Try it:
From the data below, restate every line word for word.

The data:
********************

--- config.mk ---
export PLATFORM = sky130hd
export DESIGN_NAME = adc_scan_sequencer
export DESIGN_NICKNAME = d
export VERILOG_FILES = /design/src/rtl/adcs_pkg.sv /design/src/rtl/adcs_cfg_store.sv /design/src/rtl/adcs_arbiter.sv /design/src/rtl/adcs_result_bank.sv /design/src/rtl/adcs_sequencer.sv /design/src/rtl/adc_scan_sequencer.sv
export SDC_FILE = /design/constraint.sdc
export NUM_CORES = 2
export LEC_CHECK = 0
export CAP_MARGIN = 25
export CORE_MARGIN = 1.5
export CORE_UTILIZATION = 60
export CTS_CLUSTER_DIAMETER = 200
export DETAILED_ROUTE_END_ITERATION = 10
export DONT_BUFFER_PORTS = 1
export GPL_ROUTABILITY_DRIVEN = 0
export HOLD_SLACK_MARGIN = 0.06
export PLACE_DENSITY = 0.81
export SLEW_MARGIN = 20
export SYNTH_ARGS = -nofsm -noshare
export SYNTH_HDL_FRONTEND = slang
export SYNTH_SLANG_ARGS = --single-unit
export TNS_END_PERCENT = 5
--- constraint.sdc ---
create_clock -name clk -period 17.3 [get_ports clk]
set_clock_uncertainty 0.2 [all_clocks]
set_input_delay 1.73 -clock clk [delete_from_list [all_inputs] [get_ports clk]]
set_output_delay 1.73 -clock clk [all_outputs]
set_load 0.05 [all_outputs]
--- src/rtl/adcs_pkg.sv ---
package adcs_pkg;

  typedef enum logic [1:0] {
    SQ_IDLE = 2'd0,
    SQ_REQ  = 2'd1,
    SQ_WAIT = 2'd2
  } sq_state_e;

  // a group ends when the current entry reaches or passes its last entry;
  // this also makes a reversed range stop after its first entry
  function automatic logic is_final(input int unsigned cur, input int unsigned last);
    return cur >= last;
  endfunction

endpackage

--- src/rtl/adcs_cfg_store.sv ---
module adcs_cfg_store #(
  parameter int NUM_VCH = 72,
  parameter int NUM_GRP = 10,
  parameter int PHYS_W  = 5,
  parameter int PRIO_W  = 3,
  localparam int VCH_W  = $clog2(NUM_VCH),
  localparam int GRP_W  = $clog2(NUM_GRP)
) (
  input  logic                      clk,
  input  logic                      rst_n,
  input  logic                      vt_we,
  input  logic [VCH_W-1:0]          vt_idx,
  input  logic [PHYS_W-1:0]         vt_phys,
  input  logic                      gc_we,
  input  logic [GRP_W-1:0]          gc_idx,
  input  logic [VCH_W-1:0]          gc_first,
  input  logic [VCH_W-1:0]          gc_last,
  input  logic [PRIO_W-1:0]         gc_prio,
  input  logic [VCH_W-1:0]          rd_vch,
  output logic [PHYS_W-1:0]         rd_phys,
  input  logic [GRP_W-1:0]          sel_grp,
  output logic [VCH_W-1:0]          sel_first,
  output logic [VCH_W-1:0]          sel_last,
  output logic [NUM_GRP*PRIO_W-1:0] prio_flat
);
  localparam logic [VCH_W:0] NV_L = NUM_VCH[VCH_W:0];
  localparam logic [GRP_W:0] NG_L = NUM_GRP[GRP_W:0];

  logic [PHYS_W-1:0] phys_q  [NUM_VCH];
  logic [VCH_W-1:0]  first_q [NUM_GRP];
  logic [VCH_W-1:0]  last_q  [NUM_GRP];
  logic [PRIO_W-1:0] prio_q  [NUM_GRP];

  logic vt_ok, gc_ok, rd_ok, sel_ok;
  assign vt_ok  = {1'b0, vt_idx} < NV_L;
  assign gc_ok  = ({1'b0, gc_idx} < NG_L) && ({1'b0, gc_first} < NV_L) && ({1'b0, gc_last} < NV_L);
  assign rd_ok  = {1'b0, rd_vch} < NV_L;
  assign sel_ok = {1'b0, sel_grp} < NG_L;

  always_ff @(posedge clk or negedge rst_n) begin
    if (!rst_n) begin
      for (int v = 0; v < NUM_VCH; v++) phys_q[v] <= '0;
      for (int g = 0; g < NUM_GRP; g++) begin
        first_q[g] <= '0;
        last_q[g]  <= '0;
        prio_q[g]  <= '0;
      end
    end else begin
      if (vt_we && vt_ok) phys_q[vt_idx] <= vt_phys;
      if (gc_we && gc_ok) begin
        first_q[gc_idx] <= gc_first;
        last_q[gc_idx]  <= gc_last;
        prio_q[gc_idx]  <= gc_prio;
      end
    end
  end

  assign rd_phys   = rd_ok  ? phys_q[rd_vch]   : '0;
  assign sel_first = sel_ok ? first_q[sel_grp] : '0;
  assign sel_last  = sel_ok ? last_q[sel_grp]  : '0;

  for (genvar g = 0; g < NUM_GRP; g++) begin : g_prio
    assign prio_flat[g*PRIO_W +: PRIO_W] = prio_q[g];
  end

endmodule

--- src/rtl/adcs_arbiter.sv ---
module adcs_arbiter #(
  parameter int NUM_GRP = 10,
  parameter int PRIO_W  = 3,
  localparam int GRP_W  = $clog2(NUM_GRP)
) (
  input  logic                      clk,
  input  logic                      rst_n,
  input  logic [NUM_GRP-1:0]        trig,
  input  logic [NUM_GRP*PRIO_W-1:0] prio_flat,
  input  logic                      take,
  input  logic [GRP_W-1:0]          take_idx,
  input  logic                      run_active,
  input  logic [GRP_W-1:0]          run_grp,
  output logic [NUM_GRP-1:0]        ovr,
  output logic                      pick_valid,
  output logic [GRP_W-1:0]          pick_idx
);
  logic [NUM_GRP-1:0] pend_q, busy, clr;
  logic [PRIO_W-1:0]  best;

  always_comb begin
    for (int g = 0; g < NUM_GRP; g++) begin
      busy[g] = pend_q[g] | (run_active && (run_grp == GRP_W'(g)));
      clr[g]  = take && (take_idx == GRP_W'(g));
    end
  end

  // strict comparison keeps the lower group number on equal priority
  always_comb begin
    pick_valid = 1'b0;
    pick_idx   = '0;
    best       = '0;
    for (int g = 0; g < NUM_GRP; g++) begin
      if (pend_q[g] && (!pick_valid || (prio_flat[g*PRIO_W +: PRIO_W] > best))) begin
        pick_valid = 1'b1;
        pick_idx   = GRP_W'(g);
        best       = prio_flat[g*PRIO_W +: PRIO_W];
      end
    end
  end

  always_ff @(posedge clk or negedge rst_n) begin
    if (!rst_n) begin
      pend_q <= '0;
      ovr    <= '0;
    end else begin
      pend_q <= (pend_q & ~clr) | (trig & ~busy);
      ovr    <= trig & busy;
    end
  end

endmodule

********************

Reply to the exercise:
--- config.mk ---
export PLATFORM = sky130hd
export DESIGN_NAME = adc_scan_sequencer
export DESIGN_NICKNAME = d
export VERILOG_FILES = /design/src/rtl/adcs_pkg.sv /design/src/rtl/adcs_cfg_store.sv /design/src/rtl/adcs_arbiter.sv /design/src/rtl/adcs_result_bank.sv /design/src/rtl/adcs_sequencer.sv /design/src/rtl/adc_scan_sequencer.sv
export SDC_FILE = /design/constraint.sdc
export NUM_CORES = 2
export LEC_CHECK = 0
export CAP_MARGIN = 25
export CORE_MARGIN = 1.5
export CORE_UTILIZATION = 60
export CTS_CLUSTER_DIAMETER = 200
export DETAILED_ROUTE_END_ITERATION = 10
export DONT_BUFFER_PORTS = 1
export GPL_ROUTABILITY_DRIVEN = 0
export HOLD_SLACK_MARGIN = 0.06
export PLACE_DENSITY = 0.81
export SLEW_MARGIN = 20
export SYNTH_ARGS = -nofsm -noshare
export SYNTH_HDL_FRONTEND = slang
export SYNTH_SLANG_ARGS = --single-unit
export TNS_END_PERCENT = 5
--- constraint.sdc ---
create_clock -name clk -period 17.3 [get_ports clk]
set_clock_uncertainty 0.2 [all_clocks]
set_input_delay 1.73 -clock clk [delete_from_list [all_inputs] [get_ports clk]]
set_output_delay 1.73 -clock clk [all_outputs]
set_load 0.05 [all_outputs]
--- src/rtl/adcs_pkg.sv ---
package adcs_pkg;

  typedef enum logic [1:0] {
    SQ_IDLE = 2'd0,
    SQ_REQ  = 2'd1,
    SQ_WAIT = 2'd2
  } sq_state_e;

  // a group ends when the current entry reaches or passes its last entry;
  // this also makes a reversed range stop after its first entry
  function automatic logic is_final(input int unsigned cur, input int unsigned last);
    return cur >= last;
  endfunction

endpackage

--- src/rtl/adcs_cfg_store.sv ---
module adcs_cfg_store #(
  parameter int NUM_VCH = 72,
  parameter int NUM_GRP = 10,
  parameter int PHYS_W  = 5,
  parameter int PRIO_W  = 3,
  localparam int VCH_W  = $clog2(NUM_VCH),
  localparam int GRP_W  = $clog2(NUM_GRP)
) (
  input  logic                      clk,
  input  logic                      rst_n,
  input  logic                      vt_we,
  input  logic [VCH_W-1:0]          vt_idx,
  input  logic [PHYS_W-1:0]         vt_phys,
  input  logic                      gc_we,
  input  logic [GRP_W-1:0]          gc_idx,
  input  logic [VCH_W-1:0]          gc_first,
  input  logic [VCH_W-1:0]          gc_last,
  input  logic [PRIO_W-1:0]         gc_prio,
  input  logic [VCH_W-1:0]          rd_vch,
  output logic [PHYS_W-1:0]         rd_phys,
  input  logic [GRP_W-1:0]          sel_grp,
  output logic [VCH_W-1:0]          sel_first,
  output logic [VCH_W-1:0]          sel_last,
  output logic [NUM_GRP*PRIO_W-1:0] prio_flat
);
  localparam logic [VCH_W:0] NV_L = NUM_VCH[VCH_W:0];
  localparam logic [GRP_W:0] NG_L = NUM_GRP[GRP_W:0];

  logic [PHYS_W-1:0] phys_q  [NUM_VCH];
  logic [VCH_W-1:0]  first_q [NUM_GRP];
  logic [VCH_W-1:0]  last_q  [NUM_GRP];
  logic [PRIO_W-1:0] prio_q  [NUM_GRP];

  logic vt_ok, gc_ok, rd_ok, sel_ok;
  assign vt_ok  = {1'b0, vt_idx} < NV_L;
  assign gc_ok  = ({1'b0, gc_idx} < NG_L) && ({1'b0, gc_first} < NV_L) && ({1'b0, gc_last} < NV_L);
  assign rd_ok  = {1'b0, rd_vch} < NV_L;
  assign sel_ok = {1'b0, sel_grp} < NG_L;

  always_ff @(posedge clk or negedge rst_n) begin
    if (!rst_n) begin
      for (int v = 0; v < NUM_VCH; v++) phys_q[v] <= '0;
      for (int g = 0; g < NUM_GRP; g++) begin
        first_q[g] <= '0;
        last_q[g]  <= '0;
        prio_q[g]  <= '0;
      end
    end else begin
      if (vt_we && vt_ok) phys_q[vt_idx] <= vt_phys;
      if (gc_we && gc_ok) begin
        first_q[gc_idx] <= gc_first;
        last_q[gc_idx]  <= gc_last;
        prio_q[gc_idx]  <= gc_prio;
      end
    end
  end

  assign rd_phys   = rd_ok  ? phys_q[rd_vch]   : '0;
  assign sel_first = sel_ok ? first_q[sel_grp] : '0;
  assign sel_last  = sel_ok ? last_q[sel_grp]  : '0;

  for (genvar g = 0; g < NUM_GRP; g++) begin : g_prio
    assign prio_flat[g*PRIO_W +: PRIO_W] = prio_q[g];
  end

endmodule

--- src/rtl/adcs_arbiter.sv ---
module adcs_arbiter #(
  parameter int NUM_GRP = 10,
  parameter int PRIO_W  = 3,
  localparam int GRP_W  = $clog2(NUM_GRP)
) (
  input  logic                      clk,
  input  logic                      rst_n,
  input  logic [NUM_GRP-1:0]        trig,
  input  logic [NUM_GRP*PRIO_W-1:0] prio_flat,
  input  logic                      take,
  input  logic [GRP_W-1:0]          take_idx,
  input  logic                      run_active,
  input  logic [GRP_W-1:0]          run_grp,
  output logic [NUM_GRP-1:0]        ovr,
  output logic                      pick_valid,
  output logic [GRP_W-1:0]          pick_idx
);
  logic [NUM_GRP-1:0] pend_q, busy, clr;
  logic [PRIO_W-1:0]  best;

  always_comb begin
    for (int g = 0; g < NUM_GRP; g++) begin
      busy[g] = pend_q[g] | (run_active && (run_grp == GRP_W'(g)));
      clr[g]  = take && (take_idx == GRP_W'(g));
    end
  end

  // strict comparison keeps the lower group number on equal priority
  always_comb begin
    pick_valid = 1'b0;
    pick_idx   = '0;
    best       = '0;
    for (int g = 0; g < NUM_GRP; g++) begin
      if (pend_q[g] && (!pick_valid || (prio_flat[g*PRIO_W +: PRIO_W] > best))) begin
        pick_valid = 1'b1;
        pick_idx   = GRP_W'(g);
        best       = prio_flat[g*PRIO_W +: PRIO_W];
      end
    end
  end

  always_ff @(posedge clk or negedge rst_n) begin
    if (!rst_n) begin
      pend_q <= '0;
      ovr    <= '0;
    end else begin
      pend_q <= (pend_q & ~clr) | (trig & ~busy);
      ovr    <= trig & busy;
    end
  end

endmodule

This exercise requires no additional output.